(Extracted records)
┄┄┄┄┄┄
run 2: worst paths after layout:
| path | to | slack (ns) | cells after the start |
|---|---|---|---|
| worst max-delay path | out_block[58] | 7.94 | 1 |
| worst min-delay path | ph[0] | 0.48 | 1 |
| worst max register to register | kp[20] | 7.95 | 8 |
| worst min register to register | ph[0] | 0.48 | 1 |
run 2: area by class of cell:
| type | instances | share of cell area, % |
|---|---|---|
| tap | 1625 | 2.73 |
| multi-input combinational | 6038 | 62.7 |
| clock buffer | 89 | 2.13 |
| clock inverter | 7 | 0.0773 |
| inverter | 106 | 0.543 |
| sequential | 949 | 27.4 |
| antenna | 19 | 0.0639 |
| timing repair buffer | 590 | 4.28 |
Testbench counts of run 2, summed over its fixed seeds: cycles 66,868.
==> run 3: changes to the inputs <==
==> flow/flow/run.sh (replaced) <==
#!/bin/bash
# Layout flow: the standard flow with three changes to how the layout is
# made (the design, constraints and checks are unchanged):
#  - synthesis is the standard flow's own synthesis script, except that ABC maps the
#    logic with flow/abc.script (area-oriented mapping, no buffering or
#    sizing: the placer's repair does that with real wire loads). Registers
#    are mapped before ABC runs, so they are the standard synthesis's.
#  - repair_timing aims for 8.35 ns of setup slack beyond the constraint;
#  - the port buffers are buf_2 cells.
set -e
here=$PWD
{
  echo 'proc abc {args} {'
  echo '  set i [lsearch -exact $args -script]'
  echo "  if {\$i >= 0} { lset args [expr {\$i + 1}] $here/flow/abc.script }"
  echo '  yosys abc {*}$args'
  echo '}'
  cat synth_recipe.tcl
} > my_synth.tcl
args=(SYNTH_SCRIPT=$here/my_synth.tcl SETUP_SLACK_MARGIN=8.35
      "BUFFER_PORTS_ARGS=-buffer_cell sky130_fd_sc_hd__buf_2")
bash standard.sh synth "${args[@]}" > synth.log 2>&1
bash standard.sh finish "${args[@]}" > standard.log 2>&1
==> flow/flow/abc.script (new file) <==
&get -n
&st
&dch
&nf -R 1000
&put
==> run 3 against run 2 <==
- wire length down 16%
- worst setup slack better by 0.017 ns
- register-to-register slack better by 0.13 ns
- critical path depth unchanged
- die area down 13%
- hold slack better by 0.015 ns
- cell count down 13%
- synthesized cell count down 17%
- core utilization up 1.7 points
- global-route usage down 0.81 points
┄┄┄┄┄┄
> ACTIVITY:
Whenever a line includes the word "after", pull it out of the entries.

> SOLUTION TO THE EXERCISE:
run 2: worst paths after layout:
| path | to | slack (ns) | cells after the start |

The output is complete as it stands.